APSN Banner

Shots fired as student protestors demand Suharto trial

Source
Agence France Presse - April 13, 2000 (abridged)

Jakarta – Indonesian police fired warning shots and tear gas Thursday to disperse hundreds of militant students protesting near the residence of former president Suharto to demand he be brought to trial.

The first shots were fired in the air as dusk fell and as the some 750 students, frustrated at their inability to get closer to Suharto's home, began to pelt the security personnel with stones and molotov cocktails.

The students, mostly from three militant student groups – Famred, Forkot and KMJ – had converged on the upmarket Menteng residential area where Suharto lives. But they were held off some 200 metres from the former president's home by at least 500 security troops, including police in full riot gear.

Police pushed the students back some 400 metres north to a market area where the protestors began to burn rubbish and tyres and damaged a police post there. After a brief respite when both camps stayed in their own lines, the police charged into the crowd with battons and chased the students for another 400 metres from the market area.

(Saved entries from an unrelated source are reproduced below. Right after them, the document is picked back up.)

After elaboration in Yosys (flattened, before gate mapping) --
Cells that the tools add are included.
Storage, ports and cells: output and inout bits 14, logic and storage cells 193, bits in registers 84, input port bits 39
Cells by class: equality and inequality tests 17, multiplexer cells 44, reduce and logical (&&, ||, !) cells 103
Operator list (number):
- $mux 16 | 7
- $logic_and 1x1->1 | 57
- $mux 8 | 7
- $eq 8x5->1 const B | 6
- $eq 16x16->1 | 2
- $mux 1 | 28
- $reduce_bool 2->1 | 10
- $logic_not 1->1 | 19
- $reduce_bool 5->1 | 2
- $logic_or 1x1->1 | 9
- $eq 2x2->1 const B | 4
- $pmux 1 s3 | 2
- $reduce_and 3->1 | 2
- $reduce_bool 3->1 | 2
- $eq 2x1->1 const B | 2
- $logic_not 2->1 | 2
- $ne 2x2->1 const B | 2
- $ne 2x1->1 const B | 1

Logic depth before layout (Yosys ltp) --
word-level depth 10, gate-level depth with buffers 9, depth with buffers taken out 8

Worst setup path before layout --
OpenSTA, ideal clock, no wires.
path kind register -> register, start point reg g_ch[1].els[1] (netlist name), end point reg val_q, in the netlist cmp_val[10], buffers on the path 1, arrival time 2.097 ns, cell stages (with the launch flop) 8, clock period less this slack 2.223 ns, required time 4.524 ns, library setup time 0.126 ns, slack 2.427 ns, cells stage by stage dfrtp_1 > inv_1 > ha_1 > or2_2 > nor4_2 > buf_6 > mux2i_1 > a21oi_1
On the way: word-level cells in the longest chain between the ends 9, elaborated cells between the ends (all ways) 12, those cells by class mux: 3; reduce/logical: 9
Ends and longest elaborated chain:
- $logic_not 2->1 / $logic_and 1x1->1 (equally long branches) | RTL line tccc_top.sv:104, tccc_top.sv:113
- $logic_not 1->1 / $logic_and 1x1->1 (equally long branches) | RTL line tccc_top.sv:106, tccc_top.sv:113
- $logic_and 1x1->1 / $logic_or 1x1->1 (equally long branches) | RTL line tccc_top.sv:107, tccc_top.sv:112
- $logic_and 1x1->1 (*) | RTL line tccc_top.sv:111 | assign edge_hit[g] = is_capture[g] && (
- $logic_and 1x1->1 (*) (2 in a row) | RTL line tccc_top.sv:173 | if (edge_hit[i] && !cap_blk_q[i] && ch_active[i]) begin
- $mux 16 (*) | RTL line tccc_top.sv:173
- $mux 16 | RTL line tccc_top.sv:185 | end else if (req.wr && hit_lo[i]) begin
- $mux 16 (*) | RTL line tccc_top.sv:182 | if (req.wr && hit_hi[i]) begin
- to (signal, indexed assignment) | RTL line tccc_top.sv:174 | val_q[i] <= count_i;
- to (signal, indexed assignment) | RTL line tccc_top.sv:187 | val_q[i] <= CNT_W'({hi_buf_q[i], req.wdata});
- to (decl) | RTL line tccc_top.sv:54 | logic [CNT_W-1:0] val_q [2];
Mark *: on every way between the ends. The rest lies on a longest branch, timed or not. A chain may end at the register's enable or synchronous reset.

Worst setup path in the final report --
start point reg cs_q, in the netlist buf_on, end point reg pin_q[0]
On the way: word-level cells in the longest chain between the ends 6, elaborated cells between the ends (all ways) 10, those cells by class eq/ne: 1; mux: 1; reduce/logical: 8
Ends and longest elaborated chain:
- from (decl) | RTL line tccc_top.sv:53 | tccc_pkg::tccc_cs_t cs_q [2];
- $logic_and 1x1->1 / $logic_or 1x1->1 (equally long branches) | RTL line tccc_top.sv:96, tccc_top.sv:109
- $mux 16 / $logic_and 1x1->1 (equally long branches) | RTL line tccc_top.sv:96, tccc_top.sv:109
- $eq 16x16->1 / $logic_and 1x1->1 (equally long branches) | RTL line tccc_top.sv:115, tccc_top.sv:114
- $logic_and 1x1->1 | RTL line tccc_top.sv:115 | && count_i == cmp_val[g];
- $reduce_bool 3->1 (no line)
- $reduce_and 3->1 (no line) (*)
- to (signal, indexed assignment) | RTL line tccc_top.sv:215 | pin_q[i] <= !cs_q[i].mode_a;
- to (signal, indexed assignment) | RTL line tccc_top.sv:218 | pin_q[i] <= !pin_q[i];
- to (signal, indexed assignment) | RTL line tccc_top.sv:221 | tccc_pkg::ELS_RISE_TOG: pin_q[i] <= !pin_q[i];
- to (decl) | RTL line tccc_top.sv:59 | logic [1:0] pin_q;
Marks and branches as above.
<file path="config.mk">
export PLATFORM = sky130hd
export DESIGN_NAME = spm_pin_mux
export DESIGN_NICKNAME = d
export VERILOG_FILES = /design/src/core/spm_pin_mux.v /design/src/core/spm_debug_strap.v /design/src/core/spm_pin_cell.v
export VERILOG_INCLUDE_DIRS = /design/src /design/src/core
export SDC_FILE = /design/constraint.sdc
export NUM_CORES = 1
export LEC_CHECK = 0
export BUFFER_PORTS_ARGS = -buffer_cell sky130_fd_sc_hd__buf_2
export CAP_MARGIN = 20
export CORE_ASPECT_RATIO = 0.75
export CORE_MARGIN = 5
export CORE_UTILIZATION = 51
export DETAILED_ROUTE_END_ITERATION = 6
export PLACE_DENSITY_LB_ADDON = 0.15
export SYNTH_ARGS = -nofsm -noshare
export SYNTH_HDL_FRONTEND = slang
export SYNTH_SLANG_ARGS = --single-unit
</file>
<file path="constraint.sdc">
create_clock -name clk -period 3.9 [get_ports clk]
set_input_delay 0.78 -clock clk [delete_from_list [all_inputs] [get_ports clk]]
set_output_delay 0.78 -clock clk [all_outputs]
set_load 0.005 [all_outputs]
</file>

As the cat-and-mouse street battles dragged on until after dark, police used water cannons to disperse the last resisting groups and douse the small fires they had lit, and used tear gas against the students who remained in the market area.

Suharto, who on Monday escaped questioning by officials over alleged corruption during his 32-year rule for medical reasons, and on Wednesday was slapped with a travel ban, was believed to have been inside his residence during the protest.

There were no immediate reports of serious injuries, but several students and at least one reporter were at the receiving end of stones thrown by both sides during the violence.

The students carried flags of their organizations and anti- Suharto posters, including one that recommended five ways of punishing the former president – including hanging and castration.

Thursday's protest was the latest of several near Suharto's home in the past month. Two of the demonstrations have turned violent, with clashes between the students and police leaving scores injured.